L’ambition assumée de la Fabrique des idoles est « d’aller fouiller dans les histoires du monde, la nôtre prioritairement, pour savoir comment celles-ci sont construites. » Si la note d’intention est « un peu megalo » selon les propres mots du metteur en scène dont la compagnie porte le nom rappelons le de SuperMegaTheatre, il y reste écrit, dans ce justificatif, que « la fabrique des idoles est un spectacle dément mais voué à l’échec. Dément car c’est juste inconscient de vouloir faire un spectacle qui va ausculter nos croyances à travers les histoires qui ont fondé nos civilisations. » Si monts et merveilles nous sont promis, nous restons prévenus : des veaux d’or risquent de remplacer les merveilles et ce sera des monticules à la place des monts. Au milieu du spectacle les comédiens implorent notre miséricorde, s’excusant de ne pouvoir fabriquer un spectacle-fleuve englobant la totalité des mythes et récits fondateurs. S’ils paraissent tout à fait conscients des limites de leur projet, de la difficulté posée par l’ambition qu’ils ont de réaliser un spectacle ébranlant deux millénaires de fictions, de croyances, de manuscrits au coin du feu, il ne suffit pas d’utiliser la poutre de leurs yeux (dont ils devinent certes la présence) pour nous envoyer de la poudre aux yeux, il ne suffit pas d’exhiber failles et coutures pour empêcher le vide de s’effilocher. Le 4eme mur brisé à tout va essaye tant bien que mal de créer une complicité entre la scène et la salle, histoire qu’on accepte de mettre nos pas dans leurs maladresses. Mais l’histoire le répète : qui s’excuse s’accuse (mais moi aussi je m’excuse d’être aussi sèche)
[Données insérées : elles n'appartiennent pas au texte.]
This is an optimization exercise on Yosys and OpenROAD, whose aim is small area, a short achievable clock period and few clock cycles per item, not a production implementation.
At most, simulation tests tie the RTL to the original design; equivalence was not proved.
For runs 1, 5 and 7, only the layout was checked, not whether the RTL still works.

## config.mk

```make
export PLATFORM = sky130hd
export DESIGN_NAME = sm3_core
export DESIGN_NICKNAME = sm3_core
export VERILOG_FILES = /design/flow/design.v
export SDC_FILE = /design/flow/constraint.sdc
export NUM_CORES = 4
export LEC_CHECK = 0
export ABC_AREA = 1
export CAP_MARGIN = 20
export CORE_MARGIN = 2
export CORE_UTILIZATION = 40
export PLACE_DENSITY = 0.6
export SLEW_MARGIN = 20
```

## constraint.sdc

```tcl
create_clock -name core_clock -period 20.0 [get_ports {clk}]
set_input_delay 4.0000 -clock core_clock [delete_from_list [all_inputs] [get_ports {clk}]]
set_output_delay 4.0000 -clock core_clock [all_outputs]
set_load 0.01 [all_outputs]
```

## design.v

```verilog
module sm3_core (
    input  wire         clk,
    input  wire         rst,         
    input  wire         start_i,
    input  wire         first_i,
    input  wire [511:0] block_i,     
    output wire         ready_o,
    output reg          done_o,
    output wire [255:0] digest_o     
);
    localparam [255:0] IV = {32'h7380166F, 32'h4914B2B9, 32'h172442D7, 32'hDA8A0600,
                             32'hA96F30BC, 32'h163138AA, 32'hE38DEE4D, 32'hB0FB0E4E};
    localparam [31:0]  T0 = 32'h79CC4519;
    localparam [31:0]  T1 = 32'h7A879D8A;
    function [31:0] p0;
        input [31:0] x;
        begin
            p0 = x ^ {x[22:0], x[31:23]} ^ {x[14:0], x[31:15]};
        end
    endfunction
    function [31:0] p1;
        input [31:0] x;
        begin
            p1 = x ^ {x[16:0], x[31:17]} ^ {x[8:0], x[31:9]};
        end
    endfunction
    function [31:0] add32;
        input [31:0] x, y;
        reg   [31:0] g, p;
        integer i, d;
        begin
            g = x & y;
            p = x ^ y;
            for (d = 1; d < 32; d = d * 2)
                for (i = 0; i < 32; i = i + 1)
                    if (i & d) begin
                        g[i] = g[i] | (p[i] & g[(i & ~(d - 1)) - 1]);
                        p[i] = p[i] & p[(i & ~(d - 1)) - 1];
                    end
            add32 = x ^ y ^ {g[30:0], 1'b0};
        end
    endfunction
    reg          busy_q;                 
    reg          rdy_q;                  
    reg          rdyo_q;                 
    reg  [5:0]   cnt_q;                  
    reg          early_q;                
    reg          late_q;                 
    reg          cv_q;                   
    reg          rcv_q;                  
    reg          rncv_q;                 
    reg          vf_q;                   
    reg  [255:0] v_q;                    
    reg  [255:0] s_q;                    
    reg  [511:0] w_q;                    
    reg  [31:0]  k_q;                    
    wire [31:0] w0  = w_q[511:480];      
    wire [31:0] w3  = w_q[415:384];
    wire [31:0] w4  = w_q[383:352];
    wire [31:0] w7  = w_q[287:256];
    wire [31:0] w10 = w_q[191:160];
    wire [31:0] w13 = w_q[95:64];
    wire [31:0] w16 = p1(w0 ^ w7 ^ {w13[16:0], w13[31:17]})
                      ^ {w3[24:0], w3[31:25]} ^ w10;         
    wire [31:0] wp  = w0 ^ w4;                               
    wire [31:0] a, b, c, d, e, f, g, h;
    assign {a, b, c, d, e, f, g, h} = s_q;
    wire [31:0] a12 = {a[19:0], a[31:20]};
    wire [31:0] s0s = a12 ^ e ^ k_q;
    wire [31:0] s0c = (a12 & e) | (a12 & k_q) | (e & k_q);
    wire [31:0] sst = add32(s0s, {s0c[30:0], 1'b0});
    wire [31:0] ss1 = {sst[24:0], sst[31:25]};
    wire [31:0] ss2 = ss1 ^ a12;
    wire [31:0] ff  = ({32{early_q}} & (a ^ b ^ c)) | ({32{late_q}} & ((a & b) | (a & c) | (b & c)));
    wire [31:0] gg  = ({32{late_q}} & ((e & f) | (~e & g))) | ({32{early_q}} & (e ^ f ^ g));
    wire [31:0] t1s = ff ^ d ^ wp;
    wire [31:0] t1c = {((ff & d) | (ff & wp) | (d & wp)), 1'b0};
    wire [31:0] x1  = add32(t1s, t1c);
    wire [31:0] tt1 = add32(x1, ss2);
    wire [31:0] t2s = gg ^ h ^ w0;
    wire [31:0] t2c = {((gg & h) | (gg & w0) | (h & w0)), 1'b0};
    wire [31:0] x2  = add32(t2s, t2c);
    wire [31:0] tt2 = add32(x2, ss1);
    wire [255:0] s_next = {tt1, a, {b[22:0], b[31:23]}, c,
                           p0(tt2), e, {f[12:0], f[31:13]}, g};
    wire [511:0] w_next = {w_q[479:0], w16};
    wire         last   = busy_q & (cnt_q == 6'd63);
    wire         acc    = start_i & rdy_q;
    wire         sel_iv = first_i | ~cv_q;             
    wire         ld_v   = rcv_q & ~first_i;            
    wire         ld_iv  = rncv_q | (rdy_q & first_i);  
    wire [255:0] v_use  = vf_q ? IV : v_q;
    wire         busy_n = ~rst & (acc | (busy_q & ~last));
    wire         rdy_n  = rst | (~acc & (rdy_q | last));
    wire         cv_n   = ~rst & (cv_q | acc);
    wire [5:0]   j_next = busy_q ? cnt_q + 6'd1 : 6'd0;
    assign ready_o  = rdyo_q;
    assign digest_o = v_q;
    always @(posedge clk) begin
        s_q <= ({256{busy_q}} & s_next) | ({256{ld_v}} & v_q) | ({256{ld_iv}} & IV);
        w_q <= ({512{busy_q}} & w_next) | ({512{rdy_q}} & block_i);
        if (last)
            v_q <= v_use ^ s_next;
        if (!busy_q)
            k_q <= T0;
        else if (cnt_q == 6'd15)
            k_q <= {T1[15:0], T1[31:16]};
        else
            k_q <= {k_q[30:0], k_q[31]};
        early_q <= (j_next < 6'd16);
        late_q  <= (j_next >= 6'd16);
        busy_q <= busy_n;
        rdy_q  <= rdy_n;
        rdyo_q <= ~busy_n;
        cv_q   <= cv_n;
        rcv_q  <= rdy_n & cv_n;
        rncv_q <= rdy_n & ~cv_n;
        if (rst) begin
            cnt_q  <= 6'd0;
            done_o <= 1'b0;
        end else begin
            done_o <= last;
            if (busy_q)
                cnt_q <= cnt_q + 6'd1;
            if (acc)
                vf_q <= sel_iv;
        end
    end
endmodule
```

## flow/run.sh

```bash
#!/bin/bash
# Layout flow: the standard ORFS flow (standard synthesis unchanged),
# with each input and output port buffered by a small buf_1 cell instead of
# the delay buffer the placer picks by default, and a clock tree without
# dummy balancing loads.
set -euo pipefail
cd "$(dirname "$0")/.."
bash standard.sh "BUFFER_PORTS_ARGS=-buffer_cell sky130_fd_sc_hd__buf_1" \
  "CTS_ARGS=-sink_clustering_enable -repair_clock_nets -dont_use_dummy_load -buf_list sky130_fd_sc_hd__clkbuf_8 -root_buf sky130_fd_sc_hd__clkbuf_16 -sink_clustering_size 16 -sink_clustering_max_diameter 50" \
  finish > flow_make.log 2>&1
```

## standard.sh

```bash
#!/bin/bash
# synth_recipe.tcl (not shown) runs the flow's synth.tcl, then flattens the netlist and writes it again
# the make line also repeats each setting of config.mk as NAME=value (left out here)
make -C /OpenROAD-flow-scripts/flow DESIGN_CONFIG=/design/flow/config.mk WORK_HOME=/design/flow/orfs CLKGATE_MAP_FILE= SYNTH_SCRIPT=/design/flow/synth_recipe.tcl "${@:-finish}"
```

==> metrics.md, run 1 <==
| Metric | Value |
|---|---|
| Crit path kind | `reg2reg` |
| Final setup TNS | `0 ns` |
| Final WS setup | `13.12 ns` |
| Post-CTS Setup Bufs | `0` |
| Synth Area per Inst | `9.31 µm²` |
| Leading post-synthesis cells by cell area | `dfxtp_1 32%, edfxtp_1 15%, nand2_1 8.1%` |
| Hold Path Class | `reg2reg` |
| RSZ-0062 raised after global routing | `false` |
| Max_cap viols | `0` |
| EDFF count, synth | `257` |
| Setup Skew | `0.102 ns` |
| Placement Setup Slack | `13.36 ns` |
| Max Freq | `0.145 GHz` |
| Drt wl/cell | `27.4 µm` |
| Share of the synthesized area in the top cell type | `0.317` |
| Layout Nets | `7034` |
| Async SR Flop Fraction | `0` |
| Hold slack | `0.409 ns` |
| Commonest non-fill, non-tap cell in the layout | `nand2_1` |
| CP Capture Type | `flop` |
| Ys Warns | `1` |
| Ports | `774` |
| CP max stage cell | `dfxtp_1` |
| CP Launch Type | `flop` |
| Post-Syn Area | `51400 µm²` |
| Core Box Area | `128000 µm²` |
| Distinct cell type count after synthesis | `60` |
| Full die area | `131000 µm²` |
| Die width | `362 µm` |
| Root Driver | `clkbuf_16` |
| Crit path max fanout | `14` |
| Main flop type after synthesis | `dfxtp_1` |
| Hpwl dp | `172000 µm` |
| Vias in the first global route | `39300` |
| Worst Path Required | `20.40 ns` |
| IO buf count | `773` |
| Rows | `131` |
| Yosys top cell by area | `dfxtp_1` |
| Most frequent cells in the layout | `1116 x nand2_1, 811 x dfxtp_1, 773 x buf_1, 606 x inv_1, 461 x a22o_1` |
| Final core occ | `0.452` |
| Later-pin clock latency in the skew report | `0.73 ns` |
| Num CTS Buffers | `121` |
| Clock Sink Count | `1072` |
| Maximum clock path buffer count | `3` |
| Antenna violations before repair | `34` |
| Vias per inst | `5.33` |
| Fraction of layout cells with a size suffix above 1 | `0.0428` |
| Post-CTS Hold Fix Bufs | `0` |
| Die Height | `362 µm` |
| Run status | `finished clean` |
| Slew Viols, Final | `0` |
| Post_cts resized | `0` |
| Starting DRT DRC Count | `4135` |
| H-tree depth | `3` |
| Data arrival, critical path | `7.28 ns` |
| DRT Wirelength | `216000 µm` |
| CTS tree | `done` |
| Tcrit/Tclk final | `0.344` |
| Layout area overhead | `12.2%` |
| Synth Net Count | `6334` |
| DRT antenna net count | `0` |
| Final hold violation count | `0` |
| First-pass GRT wire length | `294000 µm` |
| Total grt overflow | `0` |
| Max_slew headroom | `0.166` |
| Worst-Margin Slew | `1.25 ns` |
| Slowest stage delay, CP | `0.69 ns` |
| Starting density of the core | `0.403` |
| Register area share after synthesis | `0.468` |
| FILL cells | `12600` |
| DR pass1 iterations | `6` |
| Worst-path clk slew | `0.10 ns` |
| Drt drc | `0` |
| Seq cells post-synth | `1072` |
| Total GRT Usage | `0.318` |
| RD Place Congestion | `0.960` |
| Final setup viols | `0` |
| Min Tclk post-route | `6.88 ns` |
| Largest net degree at the start of global routing | `178` |
| Post-Synthesis Cells | `5520` |
| Vias | `42000` |
==> cells in the mapped netlist (14+ instances only) <==
| cell | count |
|---|---|
| nand2_1 | 1116 |
| dfxtp_1 | 815 |
| inv_1 | 608 |
| a22o_1 | 461 |
| xor2_1 | 401 |
| a21oi_1 | 276 |
| edfxtp_1 | 257 |
| o21ai_0 | 249 |
| nor2_1 | 241 |
| clkbuf_1 | 219 |
| nand3_1 | 172 |
| xnor2_1 | 169 |
| ha_1 | 151 |
| fa_1 | 147 |
| nand2_2 | 37 |
| a221o_1 | 31 |
| or2_2 | 14 |
==> final timing paths <==
kind / endpoint / slack (ns) / startpoint / cells after the start
worst max-delay path: v_q[122] / 13.12 / s_q[101] / 29
worst min-delay path: w_q[85] / 0.41 / w_q[53] / 1
worst min register to register: w_q[85] / 0.41 / w_q[53] / 1
worst max register to register: v_q[122] / 13.12 / s_q[101] / 29
==> routing by layer <==
layer	global-route usage	part of all wire	wire length, µm
met1	0.393	0.39	85200
met3	0.0674	0.079	17000
met2	0.518	0.47	101000
met4	0.173	0.060	13000
met5	0	0.00086	187
==> registers in the layout, indices dropped and copies added (netlist names) <==
| signal | count |
|---|---|
| cnt_q | 6 |
| busy_q | 1 |
| rdy_q | 1 |
| late_q | 1 |
| v_q | 256 |
| rcv_q | 1 |
| done_o | 1 |
| rdyo_q | 1 |
| cv_q | 1 |
| rncv_q | 1 |
| w_q | 512 |
| s_q | 256 |
| vf_q | 1 |
| early_q | 1 |
| k_q | 32 |
==> critical path, delay by kind of cell, from the launching register on <==
kind	cells	cell delay (ns)
buf+inv	4	0.42
xor+xnor	5	1.53
fa+ha+maj	4	1.62
compound gates	9	1.48
simple gates	7	0.77
flops	1	0.69
==> cells by family after synthesis <==
family	share of synthesized area
compound gates	0.145
buf+inv	0.0629
simple gates	0.131
fa+ha+maj	0.0940
xor+xnor	0.0994
flops	0.468
==> through the flow <==
stage	cell area [µm²]	std cells
finish	57600	7893
global route	57600	7887
CTS	57600	7880
detailed placement	55800	7759
global placement	55800	7759
floorplan	51400	5520
==> cell type report <==
type	count	area [µm²]	area share
Clock buffer	121	1770	0.0306
Inverter	620	2340	0.0406
Tap cell	1662	2080	0.0361
Multi-Input combinational cell	3596	24200	0.419
Timing Repair Buffer	809	3230	0.0561
Antenna cell	13	32.5	0.000564
Sequential cell	1072	24000	0.417
==> inputs of run 2 (changes only) <==
--- a/design.v
+++ b/design.v
@@ -71,8 +71,8 @@
     wire [31:0] sst = add32(s0s, {s0c[30:0], 1'b0});
     wire [31:0] ss1 = {sst[24:0], sst[31:25]};
     wire [31:0] ss2 = ss1 ^ a12;
-    wire [31:0] ff  = ({32{early_q}} & (a ^ b ^ c)) | ({32{late_q}} & ((a & b) | (a & c) | (b & c)));
-    wire [31:0] gg  = ({32{late_q}} & ((e & f) | (~e & g))) | ({32{early_q}} & (e ^ f ^ g));
+    wire [31:0] ff  = early_q ? (a ^ b ^ c) : ((a & b) | (a & c) | (b & c));
+    wire [31:0] gg  = late_q ? ((e & f) | (~e & g)) : (e ^ f ^ g);
     wire [31:0] t1s = ff ^ d ^ wp;
     wire [31:0] t1c = {((ff & d) | (ff & wp) | (d & wp)), 1'b0};
     wire [31:0] x1  = add32(t1s, t1c);
--- a/config.mk
+++ b/config.mk
@@ -5,7 +5,6 @@
 export SDC_FILE = /design/flow/constraint.sdc
 export NUM_CORES = 4
 export LEC_CHECK = 0
-export ABC_AREA = 1
 export CAP_MARGIN = 20
 export CORE_MARGIN = 2
 export CORE_UTILIZATION = 40
==> metrics.md, run 2 <==
| Metric | Value |
|---|---|
| Run status | `finished clean` |
| Max_slew headroom | `0.158` |
| Largest net degree at the start of global routing | `238` |
| Min Tclk post-route | `7.53 ns` |
| First-pass GRT wire length | `278000 µm` |
| Tcrit/Tclk final | `0.377` |
| Later-pin clock latency in the skew report | `0.69 ns` |
| Antenna violations before repair | `25` |
| Starting density of the core | `0.404` |
| Max reg flops | `512` |
| IO buf count | `773` |
| DRT antenna net count | `0` |
| Regs by FF count | `w_q (512), s_q (256), v_q (256)` |
| Layout Nets | `5754` |
| EDFF count, synth | `257` |
| RSZ-0062 raised after global routing | `false` |
| Total GRT Usage | `0.315` |
| Worst Setup SP | `late_q` |
| Worst Path Required | `20.38 ns` |
| Commonest non-fill, non-tap cell in the layout | `dfxtp_1` |
| R2R Path Start | `late_q` |
| Layout area overhead | `12.5%` |
| Post-Synthesis Cells | `4249` |
| Final setup viols | `0` |
| Ys Warns | `1` |
| Post-CTS Hold Fix Bufs | `0` |
| Synth Net Count | `5063` |
| Hold slack | `0.423 ns` |
| FILL cells | `11500` |
| Drt drc | `0` |
| Yosys top cell by area | `dfxtp_1` |
| Post-Syn Area | `49200 µm²` |
| Core Box Area | `122000 µm²` |
| Die width | `355 µm` |
| Final hold violation count | `0` |
| Crit path kind | `reg2reg` |
| Met2 usage | `0.518` |
| CP Capture Type | `flop` |
| Hold Path Class | `reg2reg` |
| Max_cap viols | `0` |
| Crit path max fanout | `33` |
| Starting DRT DRC Count | `4169` |
| RD Place Congestion | `0.966` |
| Distinct cell type count after synthesis | `67` |
| Vias in the first global route | `35600` |
| Worst-path clk slew | `0.07 ns` |
| Drt wl/cell | `31.0 µm` |
| Die Height | `355 µm` |
| DRT Wirelength | `204000 µm` |
| Register area share after synthesis | `0.488` |
| H-tree depth | `3` |
| Post_cts resized | `0` |
| CP max stage cell | `xor3_1` |
| DR pass1 iterations | `6` |
| Met3 Usage GRT | `0.0607` |
| Reg with most FFs | `w_q` |
| Max Freq | `0.133 GHz` |
| Reg-to-reg critical path endpoint | `v_q[111]` |
| Maximum clock path buffer count | `3` |
| Root Driver | `clkbuf_16` |
| Data arrival, critical path | `7.91 ns` |
| Cell with the most instances after synthesis | `dfxtp_1` |
| Most frequent cells in the layout | `813 x dfxtp_1, 773 x buf_1, 605 x a22o_1, 572 x xnor2_1, 257 x edfxtp_1` |
| Slew Viols, Final | `0` |
| Slowest stage delay, CP | `0.57 ns` |
| Total grt overflow | `0` |
| Main flop type after synthesis | `dfxtp_1` |
| Ports | `774` |
| Clock Sink Count | `1072` |
| Top Usage Layer GRT | `met2` |
| Seq cells post-synth | `1072` |
| Worst-Margin Slew | `1.26 ns` |
| Num CTS Buffers | `120` |
| Share of the synthesized area in the top cell type | `0.332` |
| Fraction of layout cells with a size suffix above 1 | `0.0423` |
| Placement Setup Slack | `12.61 ns` |
| Worst Setup EP | `v_q[111]` |
| Final WS setup | `12.47 ns` |
| Met1 Use GR | `0.406` |
| Synth top cells by count | `815 x dfxtp_1, 605 x a22o_1, 572 x xnor2_1` |
| CP Launch Type | `flop` |
| Reg2Reg Setup Slack | `12.47 ns` |
| Post-CTS Setup Bufs | `0` |
| Setup Skew | `0.0872 ns` |
| Rows | `128` |
| Final setup TNS | `0 ns` |
| Leading post-synthesis cells by cell area | `dfxtp_1 33%, edfxtp_1 16%, a22o_1 11%` |
| Async SR Flop Fraction | `0` |
| CTS tree | `done` |
| Reg2Reg Depth | `29` |
| Synth Area per Inst | `11.6 µm²` |
| Full die area | `126000 µm²` |
| Vias | `36800` |
| Hpwl dp | `162000 µm` |
| Vias per inst | `5.60` |
[run 2: per-layer routing]
metal / part of all wire / wire, µm
met5: 0.00033 / 67
met3: 0.081 / 16500
met2: 0.47 / 96300
met1: 0.40 / 81800
met4: 0.044 / 8890
[run 2: logic make-up (layout without fill, tap and decap cells)]
family	after synthesis	in the layout	share of synthesized area
adder cells (fa/ha/maj)	298	298	0.0982
XOR/XNOR	733	733	0.132
multiplexers	64	64	0.0137
other	0	12	0
AND/OR/NAND/NOR	615	615	0.0603
buffers and inverters	425	1114	0.0324
flip-flops	1072	1072	0.488
AO/OA/AOI/OAI	1042	1042	0.175
[run 2: area by class of cell]
class / instances / area [µm²] / share of cell area
repair buffers: 801 / 3180 / 0.0574
flip-flops and latches: 1072 / 24000 / 0.434
multi-input cells: 2752 / 23600 / 0.426
well taps: 1625 / 2030 / 0.0367
clock buffers: 120 / 1750 / 0.0317
diodes: 12 / 30.0 / 0.000542
inverters: 193 / 724 / 0.0131
[run 2: worst min-delay path by stage]
stage / startpoint / endpoint / cells past startpoint
4_1_cts: w_q[351] / w_q[383] / 1
3_5_place_dp: w_q[158] / w_q[190] / 1
5_1_grt: w_q[107] / w_q[139] / 1
2_1_floorplan: w_q[96] / w_q[128] / 1
6_report: w_q[351] / w_q[383] / 1
3_3_place_gp: w_q[430] / w_q[462] / 1
[run 2: worst max-delay path, delay by kind of cell (launching register included)]
kind            cells  cell delay [ns]
buf+inv             5             1.17
flops               1             0.31
xor+xnor            4             1.31
simple gates        9             1.65
compound gates      8             1.73
fa+ha+maj           3             1.09
[run 2: per-stage QoR]
stage	area, µm²	utilization	cells
floorplan	49200	-	4249
global placement	53600	0.440	6443
detailed placement	53600	0.440	6443
CTS	55300	0.454	6563
global route	55300	0.454	6571
finish	55400	0.454	6575
Testbench counts of run 2, summed over its fixed seeds: cycles 83,208, items 1,280.
==> inputs of run 3 (changes only) <==
--- a/config.mk
+++ b/config.mk
@@ -5,6 +5,7 @@
 export SDC_FILE = /design/flow/constraint.sdc
 export NUM_CORES = 4
 export LEC_CHECK = 0
+export ABC_AREA = 1
 export CAP_MARGIN = 20
 export CORE_MARGIN = 2
 export CORE_UTILIZATION = 40
==> metrics.md, run 3 <==
| Metric | Value |
|---|---|
| Hold path cells | `1` |
| Num CTS Buffers | `120` |
| Max reg flops | `512` |
| Post-CTS Setup Bufs | `0` |
| Max_slew headroom | `0.271` |
| Data arrival, critical path | `6.70 ns` |
| IO buf count | `773` |
| Async SR Flop Fraction | `0` |
| Vias | `41300` |
| Crit path kind | `reg2reg` |
| CP Capture Type | `flop` |
| Hpwl dp | `172000 µm` |
| Layout area overhead | `12.1%` |
| H-tree depth | `3` |
| Reg-to-reg critical path endpoint | `v_q[122]` |
| Synth Net Count | `6161` |
| R2R Path Start | `late_q` |
| Largest net degree at the start of global routing | `224` |
| Starting DRT DRC Count | `4727` |
| EDFF count, synth | `257` |
| Final hold violation count | `0` |
| Core Box Area | `127000 µm²` |
| Drt drc | `0` |
| DRT Wirelength | `217000 µm` |
| Synth top cells by count | `1021 x nand2_1, 815 x dfxtp_1, 553 x inv_1` |
| RSZ-0062 raised after global routing | `false` |
| Ys Warns | `1` |
| Worst Path Required | `20.38 ns` |
| Share of the synthesized area in the top cell type | `0.319` |
| Cell with the most instances after synthesis | `nand2_1` |
| Total grt overflow | `0` |
| Post-Synthesis Cells | `5347` |
| Die width | `362 µm` |
| Crit path max fanout | `65` |
| Register area share after synthesis | `0.470` |
| Reg2Reg Depth | `27` |
| Distinct cell type count after synthesis | `60` |
| Drt wl/cell | `28.1 µm` |
| Min Tclk post-route | `6.32 ns` |
| Rows | `131` |
| Hold_sp | `w_q[290]` |
| Max Freq | `0.158 GHz` |
| Seq cells post-synth | `1072` |
| Root Driver | `clkbuf_16` |
| Slowest stage delay, CP | `0.49 ns` |
| CP max stage cell | `buf_4` |
| Tcrit/Tclk final | `0.316` |
| Post-Syn Area | `51100 µm²` |
| Slew Viols, Final | `0` |
| Post_cts resized | `0` |
| Starting density of the core | `0.402` |
| Antenna violations before repair | `46` |
| Reg2Reg Setup Slack | `13.68 ns` |
| Final core occ | `0.451` |
| FILL cells | `12500` |
| Main flop type after synthesis | `dfxtp_1` |
| Layout Nets | `6852` |
| Hold Path Class | `reg2reg` |
| Total GRT Usage | `0.321` |
| Commonest non-fill, non-tap cell in the layout | `nand2_1` |
| Run status | `finished clean` |
| Ports | `774` |
| Leading post-synthesis cells by cell area | `dfxtp_1 32%, edfxtp_1 15%, nand2_1 7.5%` |
| DR pass1 iterations | `6` |
| Synth Area per Inst | `9.56 µm²` |
| DRT antenna net count | `0` |
| RD Place Congestion | `0.998` |
| Most frequent CP cell | `xor2_1` |
| Vias per inst | `5.35` |
| Full die area | `131000 µm²` |
| Final setup viols | `0` |
| Regs by FF count | `w_q (512), s_q (256), v_q (256)` |
| Worst-path clk slew | `0.10 ns` |
| Later-pin clock latency in the skew report | `0.73 ns` |
| CP Launch Type | `flop` |
| Maximum clock path buffer count | `3` |
| Vias in the first global route | `38500` |
| Hold Path End | `w_q[322]` |
| Final setup TNS | `0 ns` |
| Die Height | `362 µm` |
| Setup Skew | `0.111 ns` |
| Fraction of layout cells with a size suffix above 1 | `0.0484` |
| Reg with most FFs | `w_q` |
| Post-CTS Hold Fix Bufs | `0` |
| Clock Sink Count | `1072` |
| Most frequent cells in the layout | `1021 x nand2_1, 813 x dfxtp_1, 773 x buf_1, 551 x inv_1, 427 x a22o_1` |
| First-pass GRT wire length | `293000 µm` |
| Yosys top cell by area | `dfxtp_1` |
| Max_cap viols | `0` |
| CTS tree | `done` |
| Worst-Margin Slew | `1.09 ns` |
Le début du spectacle tient pourtant à peu près ses promesses : à travers deux comédiens figés comme des statues, le troisième, au micro, interprète le dialogue de deux hommes de cro-magnons. L’un raconte une histoire, l’autre lui suggère quelques mécanismes de narration permettant de retenir l’attention du spectateur et d’abolir l’ennui : « il te faut un personnage héroïque, un but, une belle description de l’obstacle, tu vois ? » Mais rapidement, d’autres scènes s’ajoutent sans vraiment se suivre et nous sommes vite perdus à travers un maelström d’arbitrarité dont on ne saisit plus du tout la cohérence. Quel lien entre une brève épopée commençant par le big bang, les miracles de Jésus et le voyage sur la Lune ? Quel lien entre la chanson de Roland, Charles Manson et Bill Clinton aidant les pauvres ? Une manière de tordre l’histoire (bien entendu), un angle de vue, un parti-pris ; mais pourquoi avoir choisi ces récits là qui ne sont pas plus déformés et réecrits que d’autres ? Pourquoi ne pas avoir davantage insisté sur la transformation idéologique de ces histoires décousues en mythes définitifs ? Pourquoi s’être contenté de rendre rigolos les meetings des puissants, rigolo le discours de Manson et rigolotes ces chroniques parodiques de radio qui font tomber comme la plupart des autres scenettes leurs cheveux dans la soupe ? Comme si l’occasion d’une bonne blague décidait à la place du bon sens de quel sujet traiter. Le Veau d’or est à peine effleuré qu’on clame déjà à propos d’un tableau : « Nicolas Poussin, le Veau, le lapin » On rit jaune (poussin) mais pas longtemps, car le temps est long.
Dommage que tout soit aussi emmêlé et fatigant dans cette fabrique qui trafique plus qu’elle ne fabrique : en effet, les comédiens restent très justes, précis et tout de même rigolos par endroits, la musique ennivre en se composant sous nos yeux, dans le blanc d’un décor simple où tout devrait être possible. Dommage que la conclusion (« nous n’existons pas, nous ne sommes que des sédiments d’histoires ») débarque sans crier gare alors qu’elle est vraie et vraiment intéressante. Dommage qu’on nous ait un peu pris pour des enfants aux croyances acharnées. Mais ce dommage peut ne s’appliquer qu’à moi qui n’ait pas su saisir les cordes et les nœuds coulants portant jusqu’à bout portant le spectacle : j’ai peut être perdu le fil (peut être qu’il ne tenait qu’à un fil ?).